Maps haben einen Use Case, bei dem sie in modernem JS in allen Fällen normale Objekte verdrängen sollten: Key-Value-Datenstrukturen mit unbekannten Keys. Wann immer sich über die Programmlaufzeit ein Objekt mit Daten füllen soll, die zum Zeitpunkt des Programmierens noch nicht bekannt sind, sind Maps das Mittel der Wahl. Unter alle anderen Umständen sind weiterhin normale Objekte vorzuziehen, da sich dort die Nachteile nicht auswirken und das, was im Datenstruktur-Use-Case ein lästiger Edge Case ist (die Prototyp-Kette), ein nützliches Feature ist.

Für die folgenden Fälle sind und bleiben Plain Objects das Mittel der Wahl:

// Struct - Keys bekannt, Prototypen egal
const coords = { x: 1, y: 2 };

// Klasse (Bündel aus Daten und Funktionen)
// Prototypen sind hier ein wichtiges Feature!
class Car {
  drive () {
    console.log("Brumm");
  }
}

// Funktionsparameter (wie Structs)
function foo (options) { ... }
foo({ bar: 23, baz: 42 });

In diesem Szenario sind wir mit einer Map besser beraten:

const userInput = "Hello Hello __proto__ toString";

const countWords = (str) => {
  const counter = new Map();
  const words = str.split(" ");
  for (const word of words) {
    if (counter.has(word)) {
      counter.set(word, counter.get(word) + 1);
    } else {
      counter.set(word, 1);
    }
  }
  return counter;
}

countWords(userInput);
// > Map { 'Hello' => 2, '__proto__' => 1, 'toString' => 1 }

Der Code verschluckt sich nicht an __proto__, liefert garantiert die Wörter in der Reihenfolge, wie sie im Ursprungs-Input vorkamen und toString steht im Output, weil das Wort im Input war – keine Prototyp-Kette der Welt kann dafür verantwortlich sein.

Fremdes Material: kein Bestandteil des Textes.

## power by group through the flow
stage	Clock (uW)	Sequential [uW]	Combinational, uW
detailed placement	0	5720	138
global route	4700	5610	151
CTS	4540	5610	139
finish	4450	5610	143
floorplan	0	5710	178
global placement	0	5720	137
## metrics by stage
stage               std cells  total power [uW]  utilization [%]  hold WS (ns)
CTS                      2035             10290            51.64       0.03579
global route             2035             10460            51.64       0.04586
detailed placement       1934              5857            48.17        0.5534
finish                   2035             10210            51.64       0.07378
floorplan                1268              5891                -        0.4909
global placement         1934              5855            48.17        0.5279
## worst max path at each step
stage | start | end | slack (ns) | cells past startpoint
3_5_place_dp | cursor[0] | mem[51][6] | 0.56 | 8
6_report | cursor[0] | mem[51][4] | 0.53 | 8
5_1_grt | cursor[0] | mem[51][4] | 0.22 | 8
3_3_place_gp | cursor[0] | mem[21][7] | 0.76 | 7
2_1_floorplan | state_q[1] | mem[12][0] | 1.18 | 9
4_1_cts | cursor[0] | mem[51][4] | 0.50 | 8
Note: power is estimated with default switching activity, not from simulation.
==> config.mk <==
export PLATFORM = sky130hd
export DESIGN_NAME = uart_rx
export DESIGN_NICKNAME = d
export VERILOG_FILES = /design/src/rtl/uart_rx.sv
export SDC_FILE = /design/constraint.sdc
export NUM_CORES = 1
export LEC_CHECK = 0
export BUFFER_PORTS_ARGS = -buffer_cell sky130_fd_sc_hd__buf_4
export CORE_AREA = 10 10 69 71
export CTS_CLUSTER_DIAMETER = 200
export CTS_CLUSTER_SIZE = 24
export DETAILED_ROUTE_END_ITERATION = 7
export DIE_AREA = 0 0 79 81
export GPL_TIMING_DRIVEN = 0
export HOLD_SLACK_MARGIN = 0.15
export PLACE_DENSITY = 0.77
export SYNTH_ARGS = -nofsm -noshare
export SYNTH_HDL_FRONTEND = slang
export SYNTH_SLANG_ARGS = --single-unit
export TNS_END_PERCENT = 50
==> constraint.sdc <==
create_clock -name clk -period 4.85 [get_ports clk]
set_input_delay 0 -clock clk [delete_from_list [all_inputs] [get_ports clk]]
set_output_delay 0 -clock clk [all_outputs]
set_load 0.01 [all_outputs]
==> src/rtl/uart_rx.sv <==
// rtl/uart_rx.sv - 8N1 UART receiver with mid-bit sampling, valid/ready byte hold, framing and overrun flags
module uart_rx #(
   parameter int CLOCK_FREQ = 30000000,
   parameter int BAUD_RATE  = 115200
) (
   input  logic       clk,
   input  logic       rst,
   input  logic       rx,
   input  logic       ready,
   output logic [7:0] data,
   output logic       valid,
   output logic       frame_err,
   output logic       overrun,
   output logic       busy
);

   localparam int BIT_CYCLES  = CLOCK_FREQ / BAUD_RATE + 1;
   localparam int HALF_CYCLES = BIT_CYCLES / 2;
   localparam int CNT_W       = (BIT_CYCLES > 2) ? $clog2(BIT_CYCLES) : 1;
   localparam logic [CNT_W-1:0] BIT_LAST  = CNT_W'(BIT_CYCLES - 1);
   localparam logic [CNT_W-1:0] HALF_LAST = CNT_W'(HALF_CYCLES - 1);

   typedef enum logic [1:0] {
      S_IDLE,
      S_START,
      S_DATA,
      S_STOP
   } state_t;

   state_t           state_q, state_d;
   logic             sync1_q, sync1_d;
   logic             rxs_q, rxs_d;
   logic             hist_q, hist_d;
   logic [1:0]       flush_q, flush_d;
   logic             armed_q, armed_d;
   logic [CNT_W-1:0] cnt_q, cnt_d;
   logic [2:0]       idx_q, idx_d;
   logic [7:0]       shift_q, shift_d;
   logic [7:0]       data_q, data_d;
   logic             valid_q, valid_d;
   logic             frame_err_q, frame_err_d;
   logic             overrun_q, overrun_d;

   always_comb begin
      sync1_d     = rx;
      rxs_d       = sync1_q;
      hist_d      = rxs_q;
      // Synchronizer holds reset values for two edges; only trust rxs once flushed,
      // and only start frames after the line has really been seen high.
      flush_d     = {flush_q[0], 1'b1};
      armed_d     = armed_q | (flush_q[1] & rxs_q);
      state_d     = state_q;
      cnt_d       = cnt_q;
      idx_d       = idx_q;
      shift_d     = shift_q;
      data_d      = data_q;
      valid_d     = valid_q;
      frame_err_d = 1'b0;
      overrun_d   = 1'b0;

      if (valid_q && ready) begin
         valid_d = 1'b0;
      end

      case (state_q)
         S_IDLE: begin
            cnt_d = '0;
            if (armed_q && hist_q && !rxs_q) begin
               state_d = S_START;
            end
         end
         S_START: begin
            if (cnt_q == HALF_LAST) begin
               cnt_d   = '0;
               idx_d   = 3'd0;
               state_d = rxs_q ? S_IDLE : S_DATA;
            end else begin
               cnt_d = cnt_q + CNT_W'(1);
            end
         end
         S_DATA: begin
            if (cnt_q == BIT_LAST) begin
               cnt_d          = '0;
               shift_d[idx_q] = rxs_q;
               if (idx_q == 3'd7) begin
                  state_d = S_STOP;
               end else begin
                  idx_d = idx_q + 3'd1;
               end
            end else begin
               cnt_d = cnt_q + CNT_W'(1);
            end
         end
         S_STOP: begin
            if (cnt_q == BIT_LAST) begin
               cnt_d   = '0;
               state_d = S_IDLE;
               if (!rxs_q) begin
                  frame_err_d = 1'b1;
               end else if (valid_q && !ready) begin
                  overrun_d = 1'b1;
               end else begin
                  data_d  = shift_q;
                  valid_d = 1'b1;
               end
            end else begin
               cnt_d = cnt_q + CNT_W'(1);
            end
         end
         default: begin
            state_d = S_IDLE;
            cnt_d   = '0;
         end
      endcase
   end

   always_ff @(posedge clk or posedge rst) begin
      if (rst) begin
         state_q     <= S_IDLE;
         sync1_q     <= 1'b1;
         rxs_q       <= 1'b1;
         hist_q      <= 1'b1;
         flush_q     <= 2'b00;
         armed_q     <= 1'b0;
         cnt_q       <= '0;
         idx_q       <= 3'd0;
         shift_q     <= 8'h00;
         data_q      <= 8'h00;
         valid_q     <= 1'b0;
         frame_err_q <= 1'b0;
         overrun_q   <= 1'b0;
      end else begin
         state_q     <= state_d;
         sync1_q     <= sync1_d;
         rxs_q       <= rxs_d;
         hist_q      <= hist_d;
         flush_q     <= flush_d;
         armed_q     <= armed_d;
         cnt_q       <= cnt_d;
         idx_q       <= idx_d;
         shift_q     <= shift_d;
         data_q      <= data_d;
         valid_q     <= valid_d;
         frame_err_q <= frame_err_d;
         overrun_q   <= overrun_d;
      end
   end

   assign data      = data_q;
   assign valid     = valid_q;
   assign frame_err = frame_err_q;
   assign overrun   = overrun_q;
   assign busy      = (state_q != S_IDLE);

endmodule

### Word-level counts from Yosys, hierarchy flattened

Index checks and enable logic that the tools add are counted.

| storage, ports and cells | value |
|---|---|
| flip-flop bits (word level) | 39 |
| bits of input ports | 4 |
| output and inout port bits | 12 |
| word-level logic and storage cells | 76 |

| cells by class | value |
|---|---|
| add/subtract/negate cells | 2 |
| $lt $le $gt $ge | 2 |
| equality and inequality tests | 12 |
| mux-type cells | 29 |
| bitwise gates (word level) | 3 |
| reductions and logical operators | 15 |

Operator list:

| kind | number |
|---|---|
| case mux 9 bit (3 select lines) | 1 |
| 2-to-1 mux 9 bit | 2 |
| 2-to-1 mux 1 bit | 13 |
| 2-to-1 mux 2 bit | 6 |
| != test 2 bit, second input constant | 6 |
| adder 9 x 1 -> 9 bit, second input constant | 1 |
| equality test 9 x 8 -> 1 bit, second input constant | 1 |
| equality test 9 bit, second input constant | 1 |
| 2-to-1 mux 3 bit | 3 |
| bitwise mux 8 bit | 1 |
| case mux 2 bit (4 select lines) | 1 |
| AND reduction 4 bit | 2 |
| case mux 3 bit (2 select lines) | 1 |
| logical AND 1 bit | 5 |
| AND reduction 5 bit | 1 |
| equality test 2 bit, second input constant | 2 |
| less-than comparator 3 x 4 -> 1 bit, second input constant | 1 |
| nonzero test 2 bit | 2 |
| adder 3 x 1 -> 3 bit, second input constant | 1 |
| demux 1 bit (select 3 bit) | 1 |
| equality test 3 bit, second input constant | 1 |
| >= comparator 3 x 1 -> 1 bit, second input constant | 1 |
| equality test 2 x 1 -> 1 bit, second input constant | 1 |
| logical NOT 1 bit | 2 |
| 6 further kinds | 6 |

### Logic depth before layout (Yosys ltp)

| depth | value |
|---|---|
| word-level depth | 6 |
| depth in mapped cells | 6 |
| depth with buffers taken out | 5 |

### Worst setup path after synthesis

OpenSTA, ideal clock, no wires.

| timing | value |
|---|---|
| path kind | flip-flop to flip-flop |
| start point | reg cnt_q[5] |
| end point | reg shift_q[0] |
| data arrival time | 1717 ps |
| data required time | 4725 ps |
| path slack | 3008 ps |
| cell stages (with the launch flop) | 5 |
| clock period less this slack | 1842 ps |
| cells stage by stage | dfrtp_1 > or4_4 > buf_6 > nor4_1 > mux2_2 |

| between the ends | value |
|---|---|
| cells in the longest elaborated chain, start to end | 2 |

Ends and longest elaborated chain:

| what | RTL line | text |
|---|---|---|
| start: declaration | 36 | `logic [CNT_W-1:0] cnt_q, cnt_d;` |
| start signal: assignment | 139 | `cnt_q <= cnt_d;` |
| equality test 9 bit | 82 | `if (cnt_q == BIT_LAST) begin` |
| AND reduction 2 bit (no source line) | -- |  |
| end signal: assignment | 141 | `shift_q <= shift_d;` |
| end: declaration | 38 | `logic [7:0] shift_q, shift_d;` |

No other way between the ends.
A chain may end at the register's enable or synchronous reset.

### Worst setup path in the final report

| timing | value |
|---|---|
| start point | reg cnt_q[6] |
| end point | reg data_q[2], in the netlist data[2] |

| between the ends | value |
|---|---|
| cells in the longest elaborated chain, start to end | 2 |

Ends and longest elaborated chain:

| what | RTL line | text |
|---|---|---|
| equality test 9 bit | 95 | `if (cnt_q == BIT_LAST) begin` |
| AND reduction 4 bit (no source line) | -- |  |
| end signal: assignment | 142 | `data_q <= data_d;` |
| end: declaration | 39 | `logic [7:0] data_q, data_d;` |

No other way between the ends.

==> impl_metrics.tcl <==
set metrics [dict create \
    synth_largest_area_cell "dfrtp_1" \
    diodes 0 \
    clock_latency_ps 350 \
    power.leakage_uw 0.00101 \
    clk_pin_slew_worst_paths_ps 110 \
    synth_cell_types 47 \
    vias 1314 \
    grt_pass1_wl_mm 6.30 \
    overflow 0 \
    synth_nets 160 \
    p_int_uw 595 \
    cp_slowest_stage_delay_ps 800 \
    start_util 0.520 \
    crit_type "reg2reg" \
    cp_max_fo 8 \
    whs_ps 216 \
    critPathBufInv 0 \
    synth_seq_cells 39 \
    detail-route-antenna-nets 0 \
    syn_to_final_growth_pct 18.3 \
    ys_dominant_reg_cell "dfrtp_1" \
    maxSlewViolCount 0 \
    status "finished, final reports clean" \
    detailedPlace.worstSlack_ps 2800 \
    clock-sinks 39 \
    place.gp.congestion 0.864 \
    seqPwrFrac 0.476 \
    postCtsSetupBuffers 0 \
    peakVddDrop_mv 0.340 \
    period_share 0.428 \
    antenna_found_initial 0 \
    syn_area_um2 1830 \
    finalSetupTns_ps 0 \
    yosys_warnings 0 \
    nets 187 \
    drtPass1Iterations 4 \
    ys_seq_area_frac 0.535 \
    final_core_util 0.614 \
    tightestPinTransition_ps 891 \
    port_buffers 15 \
    power_frac_comb 0.209 \
    rsz0062_at_grt "false" \
    wl_per_cell_um 15.2 \
    synthArstFlopShare 1.00 \
    cts_inserted_buffers 5 \
    first_global_vias 1378 \
    synth_edf_count 0 \
    maxSlewHeadroom 0.401 \
    fmax_mhz 482 \
    syn_area_per_cell_um2 12.1 \
    drtIter0Drc 80 \
    cpMaxStageDelayCell "nor4_2" \
    cp_top_family "simple AND/OR/NAND/NOR gates" \
    p_switching_uw 241 \
    die_y_um 81 \
    cts_buffer_depth 2 \
    synth_common_cells "dfrtp_1 (36), mux2_2 (15), nor4_1 (8)" \
    die_w_um 79 \
    final-seq-area_um2 980 \
    min_period_ps 2080 \
    cp_cell_sequence "nor4_2 > nand4_4 > mux2_2" \
    cts-root-buf "clkbuf_4" \
    required_ps 5090 \
    cap_violations 0 \
    fin_ws_ps 2770 \
    final.fill_count 298 \
    via_per_inst 5.79 \
    synth_area_leaders "dfrtp_1 (49%), mux2_2 (9.2%), dfstp_2 (4.3%)" \
    end_kind "register" \
    synth.most_common_cell "dfrtp_1" \
    power.density_nw_per_um2 386 \
    final.setup_skew_ps 12.4 \
    io_pins 16 \
    final_hold_viol_count 0 \
    hp-class "in2async" \
    drive_above_1_share 0.307 \
    cts_tree "done" \
    clkPwrFrac 0.315 \
    yosys.area.top_type_share 0.492 \
    drc 0 \
    dieArea_um2 6400 \
    dpl.hpwl_mm 2.63 \
    rows 22 \
    multi_input_area_um2 778 \
    total_power_uw 836 \
    netlist_instances 151 \
    grt_max_degree 16 \
    worstPathArrival_ps 2320 \
    track_usage 0.123 \
    finalSetupViolations 0 \
    coreArea_um2 3520 \
    start_kind "register" \
    wirelength_mm 3.46 \
    cts_max_level 2 \
    sw_frac_of_total 0.289 \
]
-- sequential cells by signal, indices dropped and copies added (netlist names), named ones only --
signal	count
cnt_q	9
data	8
shift_q	8
idx_q	3
flush_q	2
armed_q	1
frame_err	1
hist_d	1
hist_q	1
overrun	1
rxs_d	1
state_q	1
valid	1
-- power by group through the flow --
stage          Sequential [µW]  Clock [µW]  Combinational [µW]
2_1_floorplan              394           0                 137
3_3_place_gp               401           0                 160
3_5_place_dp               404           0                 173
4_1_cts                    398         270                 176
5_1_grt                    407         287                 199
6_report                   398         263                 175
-- layout by cell type, fill, tap and decap left out, types with 4 or more instances in the layout --
cell type / instances
nand3_1: 6
nor4_1: 8
o21ai_0: 4
dfrtp_1: 36
inv_1: 7
clkbuf_4: 5
buf_4: 16
a22oi_1: 4
ha_1: 5
mux2_2: 15
nand2_1: 6
a31oi_1: 4
clkbuf_1: 4
a21oi_1: 4
-- timing repair --
item                      in CTS  in global routing
gates resized for setup        0                  0
hold buffers                   3                  0
hold endpoints to repair      27                  0
-- through the flow --
| stage | instances | instance area [µm²] |
|---|---|---|
| floorplan | 151 | 1830 |
| global placement | 214 | 2000 |
| detailed placement | 216 | 2030 |
| CTS | 227 | 2160 |
| global route | 227 | 2160 |
| finish | 227 | 2160 |
-- layer usage --
metal	vias to the layer above	track usage	routed length [µm]	part of all wire
met1	655	0.129	1330	0.38
met4	0	0.0358	39	0.011
li1	613	-	-	-
met3	6	0.0497	199	0.058
met2	40	0.224	1890	0.55
met5	-	0	0	0
-- worst register-to-register path, stage by stage, from the launching register on --
cell and delay (ps):
dfrtp_1 450, nor4_2 800, nand4_4 360, mux2_2 370
-- final cells by class --
type | instances | area share
Clock inverter | 2 | 0.0277
Inverter | 7 | 0.0121
Clock buffer | 6 | 0.0191
Tap cell | 48 | 0.0277
Timing Repair Buffer | 20 | 0.0798
Multi-Input combinational cell | 98 | 0.360
Sequential cell | 39 | 0.453
Buffer | 7 | 0.0214
-- logic make-up after synthesis --
family,share of synthesized area
compound gates,0.0977
xor+xnor,0.0144
fa+ha+maj,0.0342
buf+inv,0.0396
flops,0.535
mux,0.0984
other cells,0.00205
simple gates,0.178
-- final timing paths --
path | slack [ps] | endpoint | cells past startpoint | start
setup / recovery | 2770 | data[2] | 3 | cnt_q[6]
hold / removal | 220 | cnt_q[5] | 3 | rst
setup reg to reg | 2770 | data[2] | 3 | cnt_q[6]
hold reg to reg | 360 | flush_q[1] | 0 | flush_q[0]
max in group asynchronous | 4010 | idx_q[2] | 5 | rst
min in group clk | 310 | rxs_d | 2 | rx
Power figures use the tool's default switching activity.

Der einzig gute Grund, auch im Jahr 2018 weiterhin Plain Objects als Key-Value-Datenstruktur zu verwenden, ist der gute alte Legacy-Code. Libraries wie Lo-Dash und viele Millionen Zeilen Bestandscode wurden konzipiert, bevor Maps in ECMAScript landeten. Ich hätte kein Problem damit, bestehende APIs mit guten alten Objekten zu füttern, denn wenn sie sich bis heute gehalten haben, kümmern sich sie bestimmt fein säuberlich um all die bisher aufgezählten Edge Cases und es kann eigentlich nichts schiefgehen. Richtig?